The existing scope of this project is to solve problems for:
- Acquiring and redefining static and updating data.
- Utilizing python compatible analytics platform
- Authentication and access to SQL and ARCGIS
- Importing and exporting data from the ARCGIS platform.
- Visualization
The relations are visualized in graph:
The solution is divided to scripts and additional source files divided to three modules:
- ./data/complex (Math module) see complex.ipynb
- ./data/finance (Data objects) see finance- and finance_main.ipymb
- ./data/geographic (Map) see geographic.ipymb
this project tests Python as a mediator technology between SQL data-store and an existing front-end UI called ARCGIS. As an UI platform, ARCGIS ( https://developers.arcgis.com/ ) is developer-friendly.
To discover the links between source and documentation, database and thin-client UI, and programming practices and available libraries. The development platform used is Python 3.5. Task specific packages include:
- geoalchemy2
- geopandas
- pandasql
- sqlalchemy
Python to UI:
- html5lib
- esri arcgis
Python to analytics:
- Orange.canvas
AS a method for native Python based development Orange Canvas is used as the analytics platform for this project. The Orange Canvas is a GUI tool embedded with it's own Python based libraries. A session in the Orange Canvas is visualized in:
As an analytics tool, the platform is usable as a visual staging area database. It can also be used to plot information or to produce automated reports for documentation.
The map produced as the result is available at:
The map features countries and companies as separate features.
The information used is collected through different REST services. Each service type is linked with table (table = service call).
- SandP500Index and CompanyStatistics tables share the [Symbol] as ID.
- SandP500_index_data tables contains the running record of company performance.
- SandP500history table is the running benchmark
- GeographicNE and cities tables contain the geographic information needed to link location to company.
SQL
SELECT [Date] ,[Volume] ,[Adj Close] ,[100ma] ,stati.[symbol],[Latitude] ,[Longitude], s.City
- FROM [finance].[dbo].[SandP500_index_data] as stati INNER JOIN
- (SELECT top 10 [symbol], [Latitude] ,[Longitude], cities.City
- FROM [finance].[dbo].[SandP500Index] as comp left join [finance].[dbo].[cities]
on cities.City = comp.city and cities.iso3 = comp.iso3 inner join [finance].[dbo].[GeographicNE] as country on cities.iso3 = country.iso_a3
where cities.iso3 is not null order by comp.symbol)
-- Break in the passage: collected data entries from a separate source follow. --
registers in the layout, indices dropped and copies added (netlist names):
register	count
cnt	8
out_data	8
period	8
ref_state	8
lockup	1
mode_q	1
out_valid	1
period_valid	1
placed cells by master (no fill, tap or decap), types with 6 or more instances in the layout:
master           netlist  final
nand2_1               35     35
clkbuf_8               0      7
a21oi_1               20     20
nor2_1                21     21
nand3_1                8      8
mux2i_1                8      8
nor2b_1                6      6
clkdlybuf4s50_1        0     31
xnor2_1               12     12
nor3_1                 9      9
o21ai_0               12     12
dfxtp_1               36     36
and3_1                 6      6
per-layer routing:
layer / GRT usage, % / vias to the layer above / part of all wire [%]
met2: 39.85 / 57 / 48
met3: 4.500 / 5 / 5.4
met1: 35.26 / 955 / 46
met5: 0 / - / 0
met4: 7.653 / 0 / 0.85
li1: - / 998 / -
## src/rtl/display_shift_scheduler_if.sv

```systemverilog
// Requester-side handshake bundle for display_shift_scheduler: enable, two valid/ready/data requesters.
interface display_shift_scheduler_if #(
    parameter int unsigned SHIFT_WIDTH = 48
) ();
    logic                   i_en;
    logic                   i_a_valid;
    logic [SHIFT_WIDTH-1:0] i_a_data;
    logic                   o_a_ready;
    logic                   i_b_valid;
    logic [SHIFT_WIDTH-1:0] i_b_data;
    logic                   o_b_ready;

    modport master (
        output i_en, i_a_valid, i_a_data, i_b_valid, i_b_data,
        input  o_a_ready, o_b_ready
    );

    modport slave (
        input  i_en, i_a_valid, i_a_data, i_b_valid, i_b_data,
        output o_a_ready, o_b_ready
    );
endinterface

```

## src/rtl/display_shift_scheduler.sv

```systemverilog
// Round-robin A/B frame scheduler that shifts a frame MSB-first on a divided serial clock, then latches.
// Optional SHIFT_SKIP_DUP_EN: frames identical to the last latched frame are acknowledged but not shifted.
module display_shift_scheduler #(
    parameter int unsigned SYS_CLK_HZ   = 50_000_000,
    parameter int unsigned SHIFT_CLK_HZ = 1_000_000,
    parameter int unsigned SHIFT_WIDTH  = 48
) (
    input  logic                        i_clk,
    input  logic                        i_reset_n,
    display_shift_scheduler_if.slave    bus,
    output logic                        o_serial_data,
    output logic                        o_serial_clk,
    output logic                        o_serial_latch,
    output logic                        o_busy,
    output logic                        o_last_grant
);

    localparam int unsigned HALF  = SYS_CLK_HZ / (2 * SHIFT_CLK_HZ);
    localparam int unsigned CNT_W = $clog2(HALF + 1);
    localparam int unsigned IDX_W = $clog2(SHIFT_WIDTH);

    localparam logic [CNT_W-1:0] CNT_LAST = CNT_W'(HALF - 1);
    localparam logic [IDX_W-1:0] IDX_MSB  = IDX_W'(SHIFT_WIDTH - 1);

    typedef enum logic [1:0] {
        ST_IDLE,
        ST_SHIFT_LO,
        ST_SHIFT_HI,
        ST_LATCH
    } state_e;

    state_e                 state_q, state_d;
    logic [CNT_W-1:0]       cnt_q, cnt_d;
    logic [IDX_W-1:0]       idx_q, idx_d;
    logic [SHIFT_WIDTH-1:0] frame_q, frame_d;
    logic                   last_grant_q, last_grant_d;
    logic                   sdata_q, sdata_d;
    logic                   sclk_q, sclk_d;
    logic                   latch_q, latch_d;
    logic                   busy_q, busy_d;
`ifdef SHIFT_SKIP_DUP_EN
    logic [SHIFT_WIDTH-1:0] shadow_q, shadow_d;
    logic                   shadow_vld_q, shadow_vld_d;
`endif

    logic                   grant_a_c;
    logic                   grant_b_c;
    logic                   accept_c;
    logic                   phase_done_c;
    logic [SHIFT_WIDTH-1:0] accept_data_c;

    // Round-robin grant; ready is only ever offered from IDLE and never while reset is asserted.
    always_comb begin
        grant_a_c     = (state_q == ST_IDLE) & i_reset_n & bus.i_en & bus.i_a_valid
                        & (~bus.i_b_valid | last_grant_q);
        grant_b_c     = (state_q == ST_IDLE) & i_reset_n & bus.i_en & bus.i_b_valid & ~grant_a_c;
        accept_c      = grant_a_c | grant_b_c;
        accept_data_c = grant_a_c ? bus.i_a_data : bus.i_b_data;
        phase_done_c  = (cnt_q == CNT_LAST);
    end

    assign bus.o_a_ready = grant_a_c;
    assign bus.o_b_ready = grant_b_c;

    // Next-state logic; serial outputs are derived from the next state so they register in step with it.
    always_comb begin
        state_d      = state_q;
        cnt_d        = cnt_q;
        idx_d        = idx_q;
        frame_d      = frame_q;
        last_grant_d = last_grant_q;
`ifdef SHIFT_SKIP_DUP_EN
        shadow_d     = shadow_q;
        shadow_vld_d = shadow_vld_q;
`endif

        case (state_q)
            ST_IDLE: begin
                if (accept_c) begin
                    frame_d      = accept_data_c;
                    idx_d        = IDX_MSB;
                    cnt_d        = '0;
                    last_grant_d = grant_b_c;
                    state_d      = ST_SHIFT_LO;
`ifdef SHIFT_SKIP_DUP_EN
                    if (shadow_vld_q && (accept_data_c == shadow_q)) begin
                        state_d = ST_IDLE;
                    end
`endif
                end
            end
            ST_SHIFT_LO: begin
                if (phase_done_c) begin
                    cnt_d   = '0;
                    state_d = ST_SHIFT_HI;
                end else begin
                    cnt_d = cnt_q + CNT_W'(1);
                end
            end
            ST_SHIFT_HI: begin
                if (phase_done_c) begin
                    cnt_d = '0;
                    if (idx_q == '0) begin
                        state_d = ST_LATCH;
                    end else begin
                        idx_d   = idx_q - IDX_W'(1);
                        state_d = ST_SHIFT_LO;
                    end
                end else begin
                    cnt_d = cnt_q + CNT_W'(1);
                end
            end
            ST_LATCH: begin
                if (phase_done_c) begin
                    cnt_d   = '0;
                    state_d = ST_IDLE;
`ifdef SHIFT_SKIP_DUP_EN
                    shadow_d     = frame_q;
                    shadow_vld_d = 1'b1;
`endif
                end else begin
                    cnt_d = cnt_q + CNT_W'(1);
                end
            end
            default: begin
                state_d = ST_IDLE;
            end
        endcase

        sclk_d  = (state_d == ST_SHIFT_HI);
        latch_d = (state_d == ST_LATCH);
        busy_d  = (state_d != ST_IDLE);
        sdata_d = ((state_d == ST_SHIFT_LO) || (state_d == ST_SHIFT_HI)) ? frame_d[idx_d] : 1'b0;
    end

    always_ff @(posedge i_clk or negedge i_reset_n) begin
        if (!i_reset_n) begin
            state_q      <= ST_IDLE;
            cnt_q        <= '0;
            idx_q        <= '0;
            frame_q      <= '0;
            last_grant_q <= 1'b1;
            sdata_q      <= 1'b0;
            sclk_q       <= 1'b0;
            latch_q      <= 1'b0;
            busy_q       <= 1'b0;
`ifdef SHIFT_SKIP_DUP_EN
            shadow_q     <= '0;
            shadow_vld_q <= 1'b0;
`endif
        end else begin
            state_q      <= state_d;
            cnt_q        <= cnt_d;
            idx_q        <= idx_d;
            frame_q      <= frame_d;
            last_grant_q <= last_grant_d;
            sdata_q      <= sdata_d;
            sclk_q       <= sclk_d;
            latch_q      <= latch_d;
            busy_q       <= busy_d;
`ifdef SHIFT_SKIP_DUP_EN
            shadow_q     <= shadow_d;
            shadow_vld_q <= shadow_vld_d;
`endif
        end
    end

    assign o_serial_data  = sdata_q;
    assign o_serial_clk   = sclk_q;
    assign o_serial_latch = latch_q;
    assign o_busy         = busy_q;
    assign o_last_grant   = last_grant_q;

endmodule

```

## src/flat_wrapper.sv

```systemverilog
// flat-port wrapper written by rule: the top's interface ports become plain ports
module display_shift_scheduler_flat 
#(
    parameter int unsigned SYS_CLK_HZ   = 50_000_000,
    parameter int unsigned SHIFT_CLK_HZ = 1_000_000,
    parameter int unsigned SHIFT_WIDTH  = 48
)
  (i_clk, i_reset_n, o_serial_data, o_serial_clk, o_serial_latch, o_busy, o_last_grant, bus_i_en, bus_i_a_valid, bus_i_a_data, bus_i_b_valid, bus_i_b_data, bus_o_a_ready, bus_o_b_ready);
  display_shift_scheduler_if #(.SHIFT_WIDTH(SHIFT_WIDTH)) bus_i ();
  input  logic i_clk;
  input  logic i_reset_n;
  output logic o_serial_data;
  output logic o_serial_clk;
  output logic o_serial_latch;
  output logic o_busy;
  output logic o_last_grant;
  input wire logic [$bits(bus_i.i_en)-1:0] bus_i_en;
  input wire logic [$bits(bus_i.i_a_valid)-1:0] bus_i_a_valid;
  input wire logic [$bits(bus_i.i_a_data)-1:0] bus_i_a_data;
  input wire logic [$bits(bus_i.i_b_valid)-1:0] bus_i_b_valid;
  input wire logic [$bits(bus_i.i_b_data)-1:0] bus_i_b_data;
  output wire logic [$bits(bus_i.o_a_ready)-1:0] bus_o_a_ready;
  output wire logic [$bits(bus_i.o_b_ready)-1:0] bus_o_b_ready;
  assign bus_i.i_en = bus_i_en;
  assign bus_i.i_a_valid = bus_i_a_valid;
  assign bus_i.i_a_data = bus_i_a_data;
  assign bus_i.i_b_valid = bus_i_b_valid;
  assign bus_i.i_b_data = bus_i_b_data;
  assign bus_o_a_ready = bus_i.o_a_ready;
  assign bus_o_b_ready = bus_i.o_b_ready;
  display_shift_scheduler #(.SYS_CLK_HZ(SYS_CLK_HZ), .SHIFT_CLK_HZ(SHIFT_CLK_HZ), .SHIFT_WIDTH(SHIFT_WIDTH)) u_core (.i_clk(i_clk), .i_reset_n(i_reset_n), .bus(bus_i), .o_serial_data(o_serial_data), .o_serial_clk(o_serial_clk), .o_serial_latch(o_serial_latch), .o_busy(o_busy), .o_last_grant(o_last_grant));
endmodule
```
s on s.symbol = stati.symbol
where DATEDIFF(day,[Date],getdate()) between 0 and 170
order by stati.symbol, [Date]
Query using SQL alchemy - parameter name notation - :gigs
- SELECT c_index.[symbol], [security],[SEC], [GICS_Sector], [GICS_subIndustry],[CIK],[marketCapital]
,[bookValue], [ebitda], [dividentShare], [DividentYield], [earningShare], [BookPrice] ,[SalesPrice], [earningsGrowth], [earningsRatio] ,substring(address, CHARINDEX(', ', address)+1, len(address)-(CHARINDEX(', ', address)-1)) as US_state
- FROM [finance].[dbo].[SandP500Index] as c_index
inner join [finance].[dbo].[companyStatistics] as stat on c_index.symbol = stat.symbol
where [GICS_Sector] like :gigs
As development platform Python has mixed identity - it can be used to:
- supplement command prompt
- scripting
- larger programming.
It is designed as modular tool with programmable objects at core. E.g. In this project, the main access is done with using scripts, but the core is done using the objects.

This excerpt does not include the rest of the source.